**Your goal**: In the entries below, find the line with "-- run 6: metrics" and the line with "a221oi_1,0.32". Reproduce those two lines and every line between them exactly, and nothing more.

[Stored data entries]
+ + + + +

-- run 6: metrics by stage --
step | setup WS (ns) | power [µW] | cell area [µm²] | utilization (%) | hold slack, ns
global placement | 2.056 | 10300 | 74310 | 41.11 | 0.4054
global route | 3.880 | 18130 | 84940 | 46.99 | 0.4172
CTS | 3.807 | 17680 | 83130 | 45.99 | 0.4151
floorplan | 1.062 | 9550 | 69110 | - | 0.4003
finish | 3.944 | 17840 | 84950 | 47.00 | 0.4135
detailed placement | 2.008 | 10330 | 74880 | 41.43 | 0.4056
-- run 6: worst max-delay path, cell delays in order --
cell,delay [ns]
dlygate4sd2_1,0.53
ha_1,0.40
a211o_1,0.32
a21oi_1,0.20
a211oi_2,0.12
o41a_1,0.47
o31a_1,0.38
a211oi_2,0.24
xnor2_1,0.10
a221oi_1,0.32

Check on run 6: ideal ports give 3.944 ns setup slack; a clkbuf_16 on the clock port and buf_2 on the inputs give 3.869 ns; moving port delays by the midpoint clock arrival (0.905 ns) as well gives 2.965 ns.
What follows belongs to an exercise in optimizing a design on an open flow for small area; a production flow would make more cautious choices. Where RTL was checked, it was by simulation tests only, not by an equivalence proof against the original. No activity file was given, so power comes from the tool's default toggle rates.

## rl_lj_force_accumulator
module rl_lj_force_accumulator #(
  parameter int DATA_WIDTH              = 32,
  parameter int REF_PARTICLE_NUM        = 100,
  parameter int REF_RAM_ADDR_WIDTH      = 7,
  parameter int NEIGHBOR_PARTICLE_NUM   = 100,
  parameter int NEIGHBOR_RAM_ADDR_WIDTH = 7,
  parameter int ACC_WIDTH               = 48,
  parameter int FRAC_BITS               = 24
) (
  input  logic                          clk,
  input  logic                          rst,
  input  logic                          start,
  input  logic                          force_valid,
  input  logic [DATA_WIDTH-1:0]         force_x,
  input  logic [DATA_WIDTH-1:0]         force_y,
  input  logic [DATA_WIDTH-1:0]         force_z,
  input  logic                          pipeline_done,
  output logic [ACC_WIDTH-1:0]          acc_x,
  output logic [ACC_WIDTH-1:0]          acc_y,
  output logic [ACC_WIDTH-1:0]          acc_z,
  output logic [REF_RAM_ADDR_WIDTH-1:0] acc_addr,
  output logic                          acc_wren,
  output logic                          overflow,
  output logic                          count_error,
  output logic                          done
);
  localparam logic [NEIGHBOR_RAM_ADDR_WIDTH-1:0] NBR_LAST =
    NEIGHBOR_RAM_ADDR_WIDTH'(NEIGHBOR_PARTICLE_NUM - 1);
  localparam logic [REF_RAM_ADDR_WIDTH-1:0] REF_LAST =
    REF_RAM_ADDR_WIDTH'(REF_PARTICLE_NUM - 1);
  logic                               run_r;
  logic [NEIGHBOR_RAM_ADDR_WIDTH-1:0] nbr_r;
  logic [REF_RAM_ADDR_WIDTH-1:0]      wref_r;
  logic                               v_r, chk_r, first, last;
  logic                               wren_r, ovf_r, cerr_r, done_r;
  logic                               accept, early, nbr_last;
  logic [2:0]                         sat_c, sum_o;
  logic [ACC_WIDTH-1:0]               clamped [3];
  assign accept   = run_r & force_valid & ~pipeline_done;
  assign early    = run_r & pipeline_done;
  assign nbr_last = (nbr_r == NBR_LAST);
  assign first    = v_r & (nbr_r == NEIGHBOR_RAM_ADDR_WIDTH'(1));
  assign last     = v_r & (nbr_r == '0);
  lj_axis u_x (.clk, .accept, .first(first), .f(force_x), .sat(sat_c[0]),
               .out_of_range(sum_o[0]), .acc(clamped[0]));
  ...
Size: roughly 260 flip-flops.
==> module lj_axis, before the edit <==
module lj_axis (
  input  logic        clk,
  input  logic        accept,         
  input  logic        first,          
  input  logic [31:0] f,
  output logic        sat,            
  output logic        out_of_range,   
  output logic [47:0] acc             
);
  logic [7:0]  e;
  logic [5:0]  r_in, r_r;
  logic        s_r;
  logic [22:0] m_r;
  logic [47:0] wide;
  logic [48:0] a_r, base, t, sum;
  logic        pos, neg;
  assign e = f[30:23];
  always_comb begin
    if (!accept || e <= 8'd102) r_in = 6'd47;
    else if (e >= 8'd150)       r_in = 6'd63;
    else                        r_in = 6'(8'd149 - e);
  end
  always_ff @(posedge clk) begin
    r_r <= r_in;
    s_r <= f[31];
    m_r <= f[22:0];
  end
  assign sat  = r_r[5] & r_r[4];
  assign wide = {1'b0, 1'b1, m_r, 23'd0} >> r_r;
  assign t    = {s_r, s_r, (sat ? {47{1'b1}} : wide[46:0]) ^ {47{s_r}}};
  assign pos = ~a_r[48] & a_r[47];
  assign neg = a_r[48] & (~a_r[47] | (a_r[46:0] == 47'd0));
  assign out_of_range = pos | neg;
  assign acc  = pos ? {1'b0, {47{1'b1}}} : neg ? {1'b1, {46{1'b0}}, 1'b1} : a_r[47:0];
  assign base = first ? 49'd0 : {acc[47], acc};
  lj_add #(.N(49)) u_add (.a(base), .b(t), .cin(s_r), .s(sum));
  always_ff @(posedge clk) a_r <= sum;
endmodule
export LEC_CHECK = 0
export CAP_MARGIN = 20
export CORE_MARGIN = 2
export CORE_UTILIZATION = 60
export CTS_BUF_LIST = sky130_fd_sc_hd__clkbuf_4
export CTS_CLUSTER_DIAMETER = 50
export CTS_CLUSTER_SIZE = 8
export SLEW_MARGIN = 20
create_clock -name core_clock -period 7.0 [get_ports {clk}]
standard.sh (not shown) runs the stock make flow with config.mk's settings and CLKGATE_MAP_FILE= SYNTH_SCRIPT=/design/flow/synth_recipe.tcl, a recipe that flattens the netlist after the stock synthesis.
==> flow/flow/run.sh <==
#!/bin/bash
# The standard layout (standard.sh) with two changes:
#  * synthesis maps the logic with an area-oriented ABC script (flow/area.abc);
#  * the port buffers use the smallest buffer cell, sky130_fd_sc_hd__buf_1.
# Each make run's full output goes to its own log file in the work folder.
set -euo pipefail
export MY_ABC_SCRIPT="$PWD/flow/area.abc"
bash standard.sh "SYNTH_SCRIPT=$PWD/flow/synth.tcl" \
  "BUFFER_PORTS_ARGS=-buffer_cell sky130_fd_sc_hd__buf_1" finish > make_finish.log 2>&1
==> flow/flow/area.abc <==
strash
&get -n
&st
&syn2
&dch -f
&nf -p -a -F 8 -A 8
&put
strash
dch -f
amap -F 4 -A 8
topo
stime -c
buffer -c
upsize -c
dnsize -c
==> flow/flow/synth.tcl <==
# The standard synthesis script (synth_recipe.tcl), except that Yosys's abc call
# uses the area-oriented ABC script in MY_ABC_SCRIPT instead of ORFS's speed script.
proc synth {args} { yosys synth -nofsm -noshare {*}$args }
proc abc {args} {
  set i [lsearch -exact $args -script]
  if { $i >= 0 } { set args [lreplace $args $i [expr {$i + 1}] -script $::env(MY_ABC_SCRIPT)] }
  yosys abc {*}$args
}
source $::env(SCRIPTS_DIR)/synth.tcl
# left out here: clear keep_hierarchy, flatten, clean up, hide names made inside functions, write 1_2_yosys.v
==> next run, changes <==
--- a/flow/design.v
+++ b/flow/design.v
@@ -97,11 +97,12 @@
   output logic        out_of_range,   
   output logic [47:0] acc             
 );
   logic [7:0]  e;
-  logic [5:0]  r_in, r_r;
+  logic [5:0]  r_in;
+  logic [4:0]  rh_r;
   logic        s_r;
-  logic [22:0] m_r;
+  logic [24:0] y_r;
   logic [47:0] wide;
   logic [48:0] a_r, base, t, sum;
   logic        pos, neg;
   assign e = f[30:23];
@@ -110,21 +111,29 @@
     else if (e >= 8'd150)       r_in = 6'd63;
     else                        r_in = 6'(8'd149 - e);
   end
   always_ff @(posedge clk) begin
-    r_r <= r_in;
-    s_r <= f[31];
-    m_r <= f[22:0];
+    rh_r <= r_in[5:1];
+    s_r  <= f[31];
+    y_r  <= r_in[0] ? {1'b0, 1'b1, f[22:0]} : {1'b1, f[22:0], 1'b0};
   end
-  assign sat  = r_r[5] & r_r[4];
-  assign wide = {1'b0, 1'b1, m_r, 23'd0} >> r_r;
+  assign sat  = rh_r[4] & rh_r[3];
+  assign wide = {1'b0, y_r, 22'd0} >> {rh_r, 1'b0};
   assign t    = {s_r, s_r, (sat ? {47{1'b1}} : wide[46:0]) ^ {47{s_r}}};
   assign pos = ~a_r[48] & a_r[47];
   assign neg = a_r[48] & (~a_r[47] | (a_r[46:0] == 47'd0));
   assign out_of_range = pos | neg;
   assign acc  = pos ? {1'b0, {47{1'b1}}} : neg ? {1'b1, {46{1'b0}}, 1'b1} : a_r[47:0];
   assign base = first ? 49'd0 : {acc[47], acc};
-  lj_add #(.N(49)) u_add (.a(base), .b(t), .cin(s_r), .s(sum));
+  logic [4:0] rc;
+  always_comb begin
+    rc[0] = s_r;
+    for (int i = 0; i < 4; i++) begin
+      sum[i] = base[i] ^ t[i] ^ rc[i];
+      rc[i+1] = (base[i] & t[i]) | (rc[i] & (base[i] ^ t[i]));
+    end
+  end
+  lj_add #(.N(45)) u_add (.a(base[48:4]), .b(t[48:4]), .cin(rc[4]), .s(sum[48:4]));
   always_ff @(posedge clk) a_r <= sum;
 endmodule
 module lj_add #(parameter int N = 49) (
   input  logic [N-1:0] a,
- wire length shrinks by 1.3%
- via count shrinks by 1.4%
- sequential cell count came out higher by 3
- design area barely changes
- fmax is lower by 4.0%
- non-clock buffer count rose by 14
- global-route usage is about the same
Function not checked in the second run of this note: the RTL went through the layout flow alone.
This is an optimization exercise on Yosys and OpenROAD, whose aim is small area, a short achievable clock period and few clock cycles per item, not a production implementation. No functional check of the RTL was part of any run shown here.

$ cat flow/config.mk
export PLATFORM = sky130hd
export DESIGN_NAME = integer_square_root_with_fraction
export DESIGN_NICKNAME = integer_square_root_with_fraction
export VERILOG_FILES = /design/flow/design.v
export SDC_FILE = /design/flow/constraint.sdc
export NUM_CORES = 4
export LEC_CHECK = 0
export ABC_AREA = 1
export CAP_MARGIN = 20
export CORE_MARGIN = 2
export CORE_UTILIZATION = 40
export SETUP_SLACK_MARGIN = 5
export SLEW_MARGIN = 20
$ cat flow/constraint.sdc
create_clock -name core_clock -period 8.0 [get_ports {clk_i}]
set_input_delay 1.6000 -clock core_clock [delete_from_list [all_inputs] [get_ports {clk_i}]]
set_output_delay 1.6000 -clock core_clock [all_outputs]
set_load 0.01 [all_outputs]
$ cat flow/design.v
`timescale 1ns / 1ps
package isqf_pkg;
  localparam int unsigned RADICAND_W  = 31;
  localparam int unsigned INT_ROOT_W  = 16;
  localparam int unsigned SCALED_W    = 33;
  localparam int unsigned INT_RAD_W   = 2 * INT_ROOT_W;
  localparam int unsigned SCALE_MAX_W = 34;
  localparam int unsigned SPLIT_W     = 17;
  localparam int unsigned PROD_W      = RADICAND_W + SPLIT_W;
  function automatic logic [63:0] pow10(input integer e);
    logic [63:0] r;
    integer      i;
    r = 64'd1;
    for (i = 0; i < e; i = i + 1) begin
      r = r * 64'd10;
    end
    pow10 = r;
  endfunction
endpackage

+ + + + +

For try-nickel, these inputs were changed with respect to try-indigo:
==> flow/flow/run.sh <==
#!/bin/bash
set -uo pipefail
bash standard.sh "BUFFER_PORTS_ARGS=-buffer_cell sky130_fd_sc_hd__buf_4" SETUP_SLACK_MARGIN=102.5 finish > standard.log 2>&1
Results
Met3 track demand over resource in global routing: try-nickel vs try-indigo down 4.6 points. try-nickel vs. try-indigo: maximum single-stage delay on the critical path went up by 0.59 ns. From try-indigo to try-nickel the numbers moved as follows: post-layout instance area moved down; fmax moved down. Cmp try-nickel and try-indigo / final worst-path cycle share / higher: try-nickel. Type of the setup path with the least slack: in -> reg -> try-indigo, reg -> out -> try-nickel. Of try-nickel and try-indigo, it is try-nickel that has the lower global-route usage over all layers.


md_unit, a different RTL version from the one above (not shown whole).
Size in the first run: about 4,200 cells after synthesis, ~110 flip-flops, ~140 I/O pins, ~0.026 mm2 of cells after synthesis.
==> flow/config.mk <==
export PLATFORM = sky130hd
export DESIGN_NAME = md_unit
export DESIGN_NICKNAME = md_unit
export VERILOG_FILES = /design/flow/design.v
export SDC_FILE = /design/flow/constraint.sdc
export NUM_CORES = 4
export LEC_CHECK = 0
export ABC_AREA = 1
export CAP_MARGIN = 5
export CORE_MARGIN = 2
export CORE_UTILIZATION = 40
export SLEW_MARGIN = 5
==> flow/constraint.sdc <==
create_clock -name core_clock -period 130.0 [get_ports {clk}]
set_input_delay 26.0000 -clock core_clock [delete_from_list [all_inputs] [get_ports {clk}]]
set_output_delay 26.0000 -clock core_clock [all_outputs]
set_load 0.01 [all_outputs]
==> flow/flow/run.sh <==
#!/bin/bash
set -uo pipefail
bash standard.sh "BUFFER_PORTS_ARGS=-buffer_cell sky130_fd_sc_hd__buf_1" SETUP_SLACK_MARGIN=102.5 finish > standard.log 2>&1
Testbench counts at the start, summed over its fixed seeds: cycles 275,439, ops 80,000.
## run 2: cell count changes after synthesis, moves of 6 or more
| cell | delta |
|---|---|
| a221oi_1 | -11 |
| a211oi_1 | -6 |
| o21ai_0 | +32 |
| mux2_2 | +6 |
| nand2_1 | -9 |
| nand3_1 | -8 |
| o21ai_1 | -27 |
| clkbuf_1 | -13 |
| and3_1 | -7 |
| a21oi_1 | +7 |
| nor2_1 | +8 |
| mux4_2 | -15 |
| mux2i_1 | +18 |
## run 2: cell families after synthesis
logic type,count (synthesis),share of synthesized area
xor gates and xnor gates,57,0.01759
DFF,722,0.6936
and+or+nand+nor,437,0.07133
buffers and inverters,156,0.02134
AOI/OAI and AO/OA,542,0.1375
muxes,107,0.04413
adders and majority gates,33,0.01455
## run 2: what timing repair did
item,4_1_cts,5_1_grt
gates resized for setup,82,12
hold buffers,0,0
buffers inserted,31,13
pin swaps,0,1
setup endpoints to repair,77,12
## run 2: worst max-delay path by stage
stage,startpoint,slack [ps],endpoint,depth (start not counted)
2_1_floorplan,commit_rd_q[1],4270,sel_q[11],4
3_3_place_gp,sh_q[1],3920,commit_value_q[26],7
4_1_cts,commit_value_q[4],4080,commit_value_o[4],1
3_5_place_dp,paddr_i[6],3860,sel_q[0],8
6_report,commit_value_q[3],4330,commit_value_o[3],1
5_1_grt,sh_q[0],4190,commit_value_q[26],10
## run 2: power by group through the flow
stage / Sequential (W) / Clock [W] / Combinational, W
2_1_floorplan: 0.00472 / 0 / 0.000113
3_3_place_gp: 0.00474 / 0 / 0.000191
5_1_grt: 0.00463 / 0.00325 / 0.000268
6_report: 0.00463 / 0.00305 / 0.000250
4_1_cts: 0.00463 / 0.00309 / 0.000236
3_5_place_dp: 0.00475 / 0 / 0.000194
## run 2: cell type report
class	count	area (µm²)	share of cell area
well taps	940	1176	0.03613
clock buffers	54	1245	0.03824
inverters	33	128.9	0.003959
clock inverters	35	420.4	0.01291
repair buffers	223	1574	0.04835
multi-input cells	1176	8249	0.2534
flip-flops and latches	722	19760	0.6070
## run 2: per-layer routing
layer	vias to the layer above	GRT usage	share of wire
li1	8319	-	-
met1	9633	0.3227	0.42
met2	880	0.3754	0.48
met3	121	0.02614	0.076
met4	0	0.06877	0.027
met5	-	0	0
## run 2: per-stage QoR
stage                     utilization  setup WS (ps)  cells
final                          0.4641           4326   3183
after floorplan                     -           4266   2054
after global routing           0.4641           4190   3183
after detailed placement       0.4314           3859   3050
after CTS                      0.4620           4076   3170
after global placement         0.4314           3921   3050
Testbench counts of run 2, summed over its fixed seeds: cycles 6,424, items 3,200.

+ + + + +

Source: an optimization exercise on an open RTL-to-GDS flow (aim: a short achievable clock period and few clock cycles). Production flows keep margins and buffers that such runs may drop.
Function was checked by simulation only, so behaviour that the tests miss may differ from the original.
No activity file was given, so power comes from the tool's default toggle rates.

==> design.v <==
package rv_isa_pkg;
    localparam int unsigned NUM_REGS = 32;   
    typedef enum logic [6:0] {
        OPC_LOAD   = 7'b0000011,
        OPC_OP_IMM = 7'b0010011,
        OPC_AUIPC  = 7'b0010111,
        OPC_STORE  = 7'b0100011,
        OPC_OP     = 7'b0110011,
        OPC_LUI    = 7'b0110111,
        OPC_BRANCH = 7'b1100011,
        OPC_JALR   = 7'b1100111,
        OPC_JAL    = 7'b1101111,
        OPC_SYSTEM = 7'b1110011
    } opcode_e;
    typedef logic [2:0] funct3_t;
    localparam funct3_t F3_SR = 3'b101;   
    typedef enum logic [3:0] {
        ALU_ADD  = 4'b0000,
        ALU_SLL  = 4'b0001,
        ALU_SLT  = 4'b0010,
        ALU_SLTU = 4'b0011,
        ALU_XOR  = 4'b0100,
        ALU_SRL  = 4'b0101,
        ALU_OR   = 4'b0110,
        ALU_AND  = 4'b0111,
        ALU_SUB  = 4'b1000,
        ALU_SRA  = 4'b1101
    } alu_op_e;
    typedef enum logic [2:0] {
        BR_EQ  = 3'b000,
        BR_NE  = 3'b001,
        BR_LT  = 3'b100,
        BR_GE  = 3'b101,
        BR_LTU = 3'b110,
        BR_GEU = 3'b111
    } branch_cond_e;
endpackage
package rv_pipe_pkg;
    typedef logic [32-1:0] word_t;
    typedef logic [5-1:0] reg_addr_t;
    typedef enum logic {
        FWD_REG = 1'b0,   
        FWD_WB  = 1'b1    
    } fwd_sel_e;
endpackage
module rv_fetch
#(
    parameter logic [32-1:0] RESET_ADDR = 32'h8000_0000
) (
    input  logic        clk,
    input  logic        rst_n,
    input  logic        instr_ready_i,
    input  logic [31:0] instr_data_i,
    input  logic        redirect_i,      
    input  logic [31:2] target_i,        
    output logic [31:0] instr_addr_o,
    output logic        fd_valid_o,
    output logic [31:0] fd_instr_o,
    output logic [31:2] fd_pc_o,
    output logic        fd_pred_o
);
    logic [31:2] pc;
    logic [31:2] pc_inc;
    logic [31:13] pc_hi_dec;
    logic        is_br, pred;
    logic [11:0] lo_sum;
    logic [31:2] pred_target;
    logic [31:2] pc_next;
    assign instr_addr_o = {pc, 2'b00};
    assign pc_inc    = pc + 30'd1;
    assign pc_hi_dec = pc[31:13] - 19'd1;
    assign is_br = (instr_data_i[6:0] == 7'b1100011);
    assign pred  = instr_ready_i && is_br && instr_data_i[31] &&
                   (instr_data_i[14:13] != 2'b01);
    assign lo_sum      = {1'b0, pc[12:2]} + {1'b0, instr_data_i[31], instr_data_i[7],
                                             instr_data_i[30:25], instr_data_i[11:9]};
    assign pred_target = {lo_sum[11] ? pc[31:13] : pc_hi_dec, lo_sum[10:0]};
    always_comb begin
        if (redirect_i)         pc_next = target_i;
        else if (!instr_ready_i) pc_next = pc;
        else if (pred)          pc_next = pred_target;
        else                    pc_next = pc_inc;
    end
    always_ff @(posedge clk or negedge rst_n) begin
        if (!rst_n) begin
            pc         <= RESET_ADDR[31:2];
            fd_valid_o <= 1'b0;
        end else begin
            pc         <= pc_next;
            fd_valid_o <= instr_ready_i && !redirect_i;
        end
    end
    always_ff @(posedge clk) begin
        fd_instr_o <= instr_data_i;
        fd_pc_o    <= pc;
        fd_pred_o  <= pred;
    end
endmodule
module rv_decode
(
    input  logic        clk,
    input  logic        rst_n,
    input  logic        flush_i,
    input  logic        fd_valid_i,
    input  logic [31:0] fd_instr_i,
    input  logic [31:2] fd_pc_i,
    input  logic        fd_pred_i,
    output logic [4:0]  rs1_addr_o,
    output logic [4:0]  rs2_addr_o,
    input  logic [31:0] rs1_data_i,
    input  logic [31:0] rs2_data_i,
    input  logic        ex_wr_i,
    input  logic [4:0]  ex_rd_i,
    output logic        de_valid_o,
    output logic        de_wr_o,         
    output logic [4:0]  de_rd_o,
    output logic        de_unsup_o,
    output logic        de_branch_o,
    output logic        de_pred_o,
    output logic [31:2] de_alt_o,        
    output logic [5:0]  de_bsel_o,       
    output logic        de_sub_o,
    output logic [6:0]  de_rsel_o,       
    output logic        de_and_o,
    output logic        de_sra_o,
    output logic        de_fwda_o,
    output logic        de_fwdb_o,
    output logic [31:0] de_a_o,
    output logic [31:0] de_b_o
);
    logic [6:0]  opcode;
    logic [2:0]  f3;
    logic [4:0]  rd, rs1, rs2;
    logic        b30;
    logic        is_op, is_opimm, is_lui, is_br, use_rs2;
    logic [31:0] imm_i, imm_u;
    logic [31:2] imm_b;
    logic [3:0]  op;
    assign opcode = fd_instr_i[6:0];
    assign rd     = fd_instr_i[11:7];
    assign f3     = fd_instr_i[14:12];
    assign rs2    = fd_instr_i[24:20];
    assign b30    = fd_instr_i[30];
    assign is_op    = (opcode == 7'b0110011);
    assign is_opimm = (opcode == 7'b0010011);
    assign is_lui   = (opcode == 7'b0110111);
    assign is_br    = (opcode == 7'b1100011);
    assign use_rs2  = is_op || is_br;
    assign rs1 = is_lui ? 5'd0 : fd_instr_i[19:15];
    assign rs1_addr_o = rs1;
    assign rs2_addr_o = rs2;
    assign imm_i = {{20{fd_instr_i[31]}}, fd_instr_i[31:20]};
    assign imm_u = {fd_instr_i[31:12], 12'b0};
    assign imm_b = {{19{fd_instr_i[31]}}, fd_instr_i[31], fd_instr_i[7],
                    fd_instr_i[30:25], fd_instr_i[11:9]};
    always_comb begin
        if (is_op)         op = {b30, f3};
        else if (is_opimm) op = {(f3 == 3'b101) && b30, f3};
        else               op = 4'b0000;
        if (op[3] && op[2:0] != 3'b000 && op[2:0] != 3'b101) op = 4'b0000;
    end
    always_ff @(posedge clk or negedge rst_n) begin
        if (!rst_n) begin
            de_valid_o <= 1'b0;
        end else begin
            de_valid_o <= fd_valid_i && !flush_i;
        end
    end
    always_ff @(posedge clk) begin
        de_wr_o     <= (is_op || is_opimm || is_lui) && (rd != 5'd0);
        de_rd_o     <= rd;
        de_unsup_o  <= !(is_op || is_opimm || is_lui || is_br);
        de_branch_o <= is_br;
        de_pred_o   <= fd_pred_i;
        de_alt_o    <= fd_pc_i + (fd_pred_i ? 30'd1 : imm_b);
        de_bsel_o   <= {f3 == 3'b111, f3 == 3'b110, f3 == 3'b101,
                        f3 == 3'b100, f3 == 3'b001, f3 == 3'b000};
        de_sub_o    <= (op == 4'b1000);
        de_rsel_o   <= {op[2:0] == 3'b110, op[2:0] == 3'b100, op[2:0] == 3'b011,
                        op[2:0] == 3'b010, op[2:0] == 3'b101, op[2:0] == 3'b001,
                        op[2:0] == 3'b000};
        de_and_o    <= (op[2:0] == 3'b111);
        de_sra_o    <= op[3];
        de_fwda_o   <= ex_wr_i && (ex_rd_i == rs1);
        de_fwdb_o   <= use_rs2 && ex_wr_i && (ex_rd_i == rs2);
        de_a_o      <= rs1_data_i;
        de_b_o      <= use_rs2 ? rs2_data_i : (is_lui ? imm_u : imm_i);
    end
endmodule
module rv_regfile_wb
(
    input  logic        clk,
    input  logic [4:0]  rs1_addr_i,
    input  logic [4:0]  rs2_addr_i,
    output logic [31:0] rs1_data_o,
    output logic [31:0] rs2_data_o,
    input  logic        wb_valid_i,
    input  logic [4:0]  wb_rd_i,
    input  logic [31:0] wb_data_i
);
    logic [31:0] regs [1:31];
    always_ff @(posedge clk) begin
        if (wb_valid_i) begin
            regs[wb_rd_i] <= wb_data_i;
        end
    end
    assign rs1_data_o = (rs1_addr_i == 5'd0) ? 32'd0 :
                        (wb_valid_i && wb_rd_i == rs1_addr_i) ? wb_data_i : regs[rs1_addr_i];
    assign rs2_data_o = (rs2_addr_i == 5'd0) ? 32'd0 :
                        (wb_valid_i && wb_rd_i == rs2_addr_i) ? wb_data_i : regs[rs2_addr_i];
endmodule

+ + + + +

**Exercise result**:
-- run 6: metrics by stage --
step | setup WS (ns) | power [µW] | cell area [µm²] | utilization (%) | hold slack, ns
global placement | 2.056 | 10300 | 74310 | 41.11 | 0.4054
global route | 3.880 | 18130 | 84940 | 46.99 | 0.4172
CTS | 3.807 | 17680 | 83130 | 45.99 | 0.4151
floorplan | 1.062 | 9550 | 69110 | - | 0.4003
finish | 3.944 | 17840 | 84950 | 47.00 | 0.4135
detailed placement | 2.008 | 10330 | 74880 | 41.43 | 0.4056
-- run 6: worst max-delay path, cell delays in order --
cell,delay [ns]
dlygate4sd2_1,0.53
ha_1,0.40
a211o_1,0.32
a21oi_1,0.20
a211oi_2,0.12
o41a_1,0.47
o31a_1,0.38
a211oi_2,0.24
xnor2_1,0.10
a221oi_1,0.32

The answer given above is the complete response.